This is a short overview of a talk given by Stefan Geschke on November 21, 2008. Stefan’s topic, Cofinalities of algebraic structures and coinitialities of topological spaces, very quickly connects set theory with other areas, and leads to well-known open problems. In what follows, compact always includes Hausdorff. Most of the arguments I show below are really only quick sketches rather than complete proofs. Any mistakes or inaccuracies are of course my doing rather than Stefan’s, and I would be grateful for comments, corrections, etc.

Definition. Let $A$ be a (first order) structure in a countable language. Write ${\rm cf}(A)$ for the smallest $\delta$ such that $A=\bigcup_{\alpha<\delta}A_\alpha$ for a strictly increasing union of proper substructures.
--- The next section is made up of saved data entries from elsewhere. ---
**config.mk**
```make
export PLATFORM = sky130hd
export DESIGN_NAME = program_loader_flat
export DESIGN_NICKNAME = d
export VERILOG_FILES = /design/src/rtl/program_loader_if.sv /design/src/rtl/program_loader.sv /design/src/flat_wrapper.sv
export SDC_FILE = /design/constraint.sdc
export NUM_CORES = 1
export LEC_CHECK = 0
export ABC_AREA = 0
export CORE_MARGIN = 2
export CORE_UTILIZATION = 53
export CTS_CLUSTER_DIAMETER = 40
export DETAILED_ROUTE_END_ITERATION = 12
export PLACE_DENSITY = 0.84
export SLEW_MARGIN = 20
export SYNTH_ARGS = -nofsm -noshare
export SYNTH_HDL_FRONTEND = slang
export SYNTH_SLANG_ARGS = --single-unit
```
**constraint.sdc**
```tcl
create_clock -name clk -period 2.05 [get_ports clk]
set_clock_uncertainty 0.1 [all_clocks]
set_input_delay 0.205 -clock clk [delete_from_list [all_inputs] [get_ports clk]]
set_output_delay 0.205 -clock clk [all_outputs]
set_load 0.1 [all_outputs]
```
**src/rtl/program_loader_if.sv**
```systemverilog
// rtl/program_loader_if.sv - byte stream input and instruction-memory write bus of the loader
interface program_loader_if #(
   parameter int ADDR_W = 10
);
   logic [7:0]        in_data;
   logic              in_valid;
   logic              in_ready;
   logic              mem_we;
   logic [ADDR_W-1:0] mem_addr;
   logic [31:0]       mem_data;

   // master: stream source and memory sink; slave: the loader itself
   modport master (
      output in_data, in_valid,
      input  in_ready, mem_we, mem_addr, mem_data
   );

   modport slave (
      input  in_data, in_valid,
      output in_ready, mem_we, mem_addr, mem_data
   );
endinterface

```
**src/rtl/program_loader.sv**
```systemverilog
// rtl/program_loader.sv - framed byte-stream loader that fills instruction memory and gates cpu reset
module program_loader #(
   parameter int ADDR_W    = 10,
   parameter int MAX_WORDS = 1024
) (
   input  logic              clk,
   input  logic              reset,
   input  logic              start,
   program_loader_if.slave   bus,
   output logic              cpu_reset,
   output logic              busy,
   output logic              done,
   output logic              error,
   output logic [1:0]        err_cause,
   output logic [ADDR_W:0]   words_written
);

   typedef enum logic [2:0] {
      S_IDLE, S_LEN_HI, S_LEN_LO, S_PAYLOAD, S_WRITE, S_CHECK, S_DONE, S_ERROR
   } state_t;

   localparam logic [15:0] MAX_N = 16'(MAX_WORDS);

   state_t      state;
   state_t      state_next;
   logic [15:0] len;
   logic [23:0] word;
   logic [7:0]  acc;
   logic [1:0]  idx;
   logic        accept;
   logic        arm;
   logic [15:0] len_rx;
   logic [15:0] ww_next;

   assign accept  = bus.in_valid && bus.in_ready;
   assign arm     = start && (state == S_IDLE || state == S_DONE || state == S_ERROR);
   assign len_rx  = {len[15:8], bus.in_data};
   assign ww_next = 16'(words_written) + 16'd1;

   always_ff @(posedge clk) begin
      if (reset) begin
         state <= S_IDLE;
      end else begin
         state <= state_next;
      end
   end

   always_comb begin
      state_next = state;
      case (state)
         S_IDLE:    if (start) state_next = S_LEN_HI;
         S_LEN_HI:  if (accept) state_next = S_LEN_LO;
         S_LEN_LO: begin
            if (accept) begin
               if (len_rx > MAX_N)       state_next = S_ERROR;
               else if (len_rx == 16'd0) state_next = S_CHECK;
               else                      state_next = S_PAYLOAD;
            end
         end
         S_PAYLOAD: if (accept && idx == 2'd3) state_next = S_WRITE;
         S_WRITE:   state_next = (ww_next == len) ? S_CHECK : S_PAYLOAD;
         S_CHECK: begin
            if (accept) state_next = (bus.in_data == acc) ? S_DONE : S_ERROR;
         end
         S_DONE:    if (start) state_next = S_LEN_HI;
         S_ERROR:   if (start) state_next = S_LEN_HI;
         default:   state_next = S_IDLE;
      endcase
   end

   // a write still pending on the reset edge must not reach memory
   always_comb begin
      bus.in_ready = 1'b0;
      bus.mem_we   = 1'b0;
      busy         = 1'b0;
      done         = 1'b0;
      error        = 1'b0;
      cpu_reset    = 1'b1;
      case (state)
         S_LEN_HI, S_LEN_LO, S_PAYLOAD, S_CHECK: begin
            bus.in_ready = 1'b1;
            busy         = 1'b1;
         end
         S_WRITE: begin
            bus.mem_we = !reset;
            busy       = 1'b1;
         end
         S_DONE: begin
            done      = 1'b1;
            cpu_reset = 1'b0;
         end
         S_ERROR:  error = 1'b1;
         default: ;
      endcase
   end

   always_ff @(posedge clk) begin
      if (reset) begin
         len           <= '0;
         word          <= '0;
         acc           <= '0;
         idx           <= '0;
         err_cause     <= 2'b00;
         words_written <= '0;
         bus.mem_addr  <= '0;
         bus.mem_data  <= '0;
      end else begin
         if (arm) begin
            err_cause     <= 2'b00;
            words_written <= '0;
            acc           <= '0;
            idx           <= '0;
         end
         case (state)
            S_LEN_HI: if (accept) len[15:8] <= bus.in_data;
            S_LEN_LO: begin
               if (accept) begin
                  len[7:0] <= bus.in_data;
                  if (len_rx > MAX_N) err_cause <= 2'b01;
               end
            end
            S_PAYLOAD: begin
               if (accept) begin
                  word <= {word[15:0], bus.in_data};
                  acc  <= acc ^ bus.in_data;
                  idx  <= idx + 2'd1;
                  if (idx == 2'd3) begin
                     bus.mem_addr <= words_written[ADDR_W-1:0];
                     bus.mem_data <= {word, bus.in_data};
                  end
               end
            end
            S_WRITE:  words_written <= words_written + 1'b1;
            S_CHECK: begin
               if (accept && bus.in_data != acc) err_cause <= 2'b10;
            end
            default: ;
         endcase
      end
   end

endmodule

```
**src/flat_wrapper.sv**
```systemverilog
// flat-port wrapper written by rule: the top's interface ports become plain ports
module program_loader_flat 
#(
   parameter int ADDR_W    = 10,
   parameter int MAX_WORDS = 1024
)
  (clk, reset, start, cpu_reset, busy, done, error, err_cause, words_written, bus_in_data, bus_in_valid, bus_in_ready, bus_mem_we, bus_mem_addr, bus_mem_data);
  program_loader_if #(.ADDR_W(ADDR_W)) bus_i ();
  input  logic clk;
  input  logic reset;
  input  logic start;
  output logic cpu_reset;
  output logic busy;
  output logic done;
  output logic error;
  output logic [1:0] err_cause;
  output logic [ADDR_W:0] words_written;
  input wire logic [$bits(bus_i.in_data)-1:0] bus_in_data;
  input wire logic [$bits(bus_i.in_valid)-1:0] bus_in_valid;
  output wire logic [$bits(bus_i.in_ready)-1:0] bus_in_ready;
  output wire logic [$bits(bus_i.mem_we)-1:0] bus_mem_we;
  output wire logic [$bits(bus_i.mem_addr)-1:0] bus_mem_addr;
  output wire logic [$bits(bus_i.mem_data)-1:0] bus_mem_data;
  assign bus_i.in_data = bus_in_data;
  assign bus_i.in_valid = bus_in_valid;
  assign bus_in_ready = bus_i.in_ready;
  assign bus_mem_we = bus_i.mem_we;
  assign bus_mem_addr = bus_i.mem_addr;
  assign bus_mem_data = bus_i.mem_data;
  program_loader #(.ADDR_W(ADDR_W), .MAX_WORDS(MAX_WORDS)) u_core (.clk(clk), .reset(reset), .start(start), .bus(bus_i), .cpu_reset(cpu_reset), .busy(busy), .done(done), .error(error), .err_cause(err_cause), .words_written(words_written));
endmodule
```
==> impl_table.tex <==
\begin{tabular}{lr}
\hline
Metric & Value \\
\hline
\multicolumn{2}{l}{\textbf{Clock tree}} \\
\quad Clock slew seen by the registers of the worst setup and hold paths & 100 ps \\
\quad Clock Sinks & 108 \\
\quad Clock latency of the later-clocked register in the worst-skew pair & 370 ps \\
\quad Total clock buffers created by CTS & 9 \\
\quad Number of buffers between clock root and the deepest sink & 2 \\
\quad H-tree depth & 3 \\
\quad Post CTS Setup Buffer Count & 0 \\
\quad Hold-fix buffers, CTS & 0 \\
\quad Root buffer cell & clkbuf\_8 \\
\quad Clock tree from TritonCTS & built \\
\multicolumn{2}{l}{\textbf{Routing}} \\
\quad Total routed wirelength & 11500 um \\
\quad Post-detailed-route via-to-cell ratio & 5.66 \\
\quad Number of nets still failing antenna checks after routing & 0 \\
\quad Average wire per standard cell & 14.6 um \\
\quad Violation count after the first detailed-route iteration & 259 \\
\quad Routed via count & 4467 \\
\quad Pre-antenna DRT Iters & 5 \\
\quad DRC violations left & 0 \\
\multicolumn{2}{l}{\textbf{Yosys}} \\
\quad Number of distinct library cell variants in the gate-level netlist after synthesis & 48 \\
\quad Syn avg cell area & 7.58 um2 \\
\quad Number of warnings reported in the yosys synthesis log & 0 \\
\quad Area share of the largest cell type after synthesis & 46.8\% \\
\quad Synth Cell Area & 4620 um2 \\
\quad Flip-flop and latch count after synthesis & 108 \\
\quad Yosys top cell by area & dfxtp\_1 \\
\quad Primary flip-flop cell chosen by synthesis mapping & dfxtp\_1 \\
\quad Number of synthesized flops with an enable pin & 0 \\
\quad Sequential fraction of the synthesis area & 46.8\% \\
\quad Number of instances in the synthesized netlist & 610 \\
\quad Share of async-settable or async-resettable flops after synthesis & 0\% \\
\quad Post-synthesis net count & 624 \\
\quad Dominant cells by area after synthesis & dfxtp\_1 47\%, nand2\_1 15\%, a21oi\_1 11\% \\
\multicolumn{2}{l}{\textbf{Job}} \\
\quad Max\_cap viols & 0 \\
\multicolumn{2}{l}{\textbf{Worst setup path}} \\
\quad Crit start category & flop \\
\quad WP data required & 1750 ps \\
\quad Cell mode on critical path & buf\_4 \\
\quad Arrival time of the worst setup path & 1650 ps \\
\quad Maximum fanout encountered on the critical timing path & 7 \\
\quad Ordered list of cells on the worst path & buf\_4 > nand2\_1 > buf\_4 > nor2\_4 > buf\_12 \\
\quad Slowest stage delay, CP & 480 ps \\
\quad Slowest stage cell, crit path & dfxtp\_1 \\
\quad Worst setup path category & flop to output port \\
\quad Cell family with most CP delay & buffers and inverters \\
\quad Endpoint class of the critical path & output port \\
\quad WP buf/inv & 3 \\
\multicolumn{2}{l}{\textbf{Worst hold path}} \\
\quad Type of the tightest min-delay check & primary input to flop \\
\multicolumn{2}{l}{\textbf{Timing}} \\
\quad Count of final hold-check violations & 0 \\
\quad Transition time of the tightest slew-check pin & 445 ps \\
\quad Normalized max-slew margin & 70.3\% \\
\quad Fmax & 0.513 GHz \\
\quad Tightest hold margin & 161 ps \\
\quad Total count of max-transition violations in the final report & 0 \\
\quad Post-route minimum period & 1950 ps \\
\quad Post-route setup TNS & 0 ps \\
\quad Final critical-path share of the clock period & 95.1\% \\
\quad Final-report setup violation count & 0 \\
\quad Final critical-path setup slack & 99.8 ps \\
\multicolumn{2}{l}{\textbf{Placed design}} \\
\quad Dpl cell area & 5490 um2 \\
\quad GPL Wtd Cong & 0.880 \\
\quad Post-placement worst setup slack & -262 ps \\
\quad Hpwl dp & 8260 um \\
\quad Number of port buffers & 72 \\
\multicolumn{2}{l}{\textbf{Pwr}} \\
\quad Standby leakage power & 0.00208 uW \\
\quad VDD IR-drop max & 0.000435 V \\
\quad Pwr Total & 5150 uW \\
\quad Total power density per cell area & 903 nW/um2 \\
\multicolumn{2}{l}{\textbf{Finish}} \\
\quad Commonest non-fill, non-tap cell in the layout & nand2\_1 \\
\quad Non-Filler Cell Area, Final & 5700 um2 \\
\quad Net count reported at finish & 691 \\
\quad Fraction of final layout cells with drive strength greater than 1 & 20.1\% \\
\quad Layout area overhead & 23.2\% \\
\quad Commonest non-fill, non-tap cells in the layout & 187 x nand2\_1, 103 x a21oi\_1, 96 x dfxtp\_1 \\
\quad Number of diodes & 0 \\
\multicolumn{2}{l}{\textbf{Run status}} \\
\quad Status & complete, no violations \\
\multicolumn{2}{l}{\textbf{Floorplan}} \\
\quad Area of the die & 9490 um2 \\
\quad Floorplan die height & 97.4 um \\
\quad Width of the chip & 97.4 um \\
\quad Total I/O pin count & 73 \\
\quad Placeable core region & 8590 um2 \\
\quad Starting Density & 53.8\% \\
\quad Number of placement rows & 34 \\
\multicolumn{2}{l}{\textbf{Global route}} \\
\quad Via count of the first global-routing pass & 4059 \\
\quad Global-route wire length before repair & 19000 um \\
\quad Global route total overflow & 0 \\
\quad Number of antenna violations at the first check in global routing & 0 \\
\quad Maximum number of pins on one net before global-route repair & 43 \\
\quad Global Route Usage Sum & 24.1\% \\
\hline
\end{tabular}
Since the structures $A_\alpha$ need to be proper, ${\rm cf}(A)$ is not defined if $A$ is finite. It may also fail to exist if $A$ is countable, but it is defined if $A$ is uncountable. Moreover, if ${\rm cf}(A)$ exists, then

1. ${\rm cf}(A)\le|A|$, and
2. ${\rm cf}(A)$ is a regular cardinal.

Example 1. Groups can have arbitrarily large cofinality. This is not entirely trivial, as the sets $A_\alpha$ may have size $|A|$

Question 1. Is every regular cardinal realized this way?